* Problem details *
The full set of entries should be repeated without a single change.

* Extracted material *
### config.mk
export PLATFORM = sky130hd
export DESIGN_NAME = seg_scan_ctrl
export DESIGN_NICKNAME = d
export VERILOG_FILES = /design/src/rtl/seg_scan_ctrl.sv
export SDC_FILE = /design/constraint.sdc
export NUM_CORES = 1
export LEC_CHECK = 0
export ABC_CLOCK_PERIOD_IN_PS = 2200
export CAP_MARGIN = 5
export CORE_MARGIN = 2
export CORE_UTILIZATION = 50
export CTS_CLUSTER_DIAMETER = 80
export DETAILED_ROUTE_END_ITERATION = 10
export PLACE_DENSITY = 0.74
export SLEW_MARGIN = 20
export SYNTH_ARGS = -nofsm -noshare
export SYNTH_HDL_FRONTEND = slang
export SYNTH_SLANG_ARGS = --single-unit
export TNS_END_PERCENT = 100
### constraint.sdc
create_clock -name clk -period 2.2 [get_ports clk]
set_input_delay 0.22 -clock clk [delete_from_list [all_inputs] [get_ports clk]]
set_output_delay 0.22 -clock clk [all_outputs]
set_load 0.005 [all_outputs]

* The completed task *
### config.mk
export PLATFORM = sky130hd
export DESIGN_NAME = seg_scan_ctrl
export DESIGN_NICKNAME = d
export VERILOG_FILES = /design/src/rtl/seg_scan_ctrl.sv
export SDC_FILE = /design/constraint.sdc
export NUM_CORES = 1
export LEC_CHECK = 0
export ABC_CLOCK_PERIOD_IN_PS = 2200
export CAP_MARGIN = 5
export CORE_MARGIN = 2
export CORE_UTILIZATION = 50
export CTS_CLUSTER_DIAMETER = 80
export DETAILED_ROUTE_END_ITERATION = 10
export PLACE_DENSITY = 0.74
export SLEW_MARGIN = 20
export SYNTH_ARGS = -nofsm -noshare
export SYNTH_HDL_FRONTEND = slang
export SYNTH_SLANG_ARGS = --single-unit
export TNS_END_PERCENT = 100
### constraint.sdc
create_clock -name clk -period 2.2 [get_ports clk]
set_input_delay 0.22 -clock clk [delete_from_list [all_inputs] [get_ports clk]]
set_output_delay 0.22 -clock clk [all_outputs]
set_load 0.005 [all_outputs]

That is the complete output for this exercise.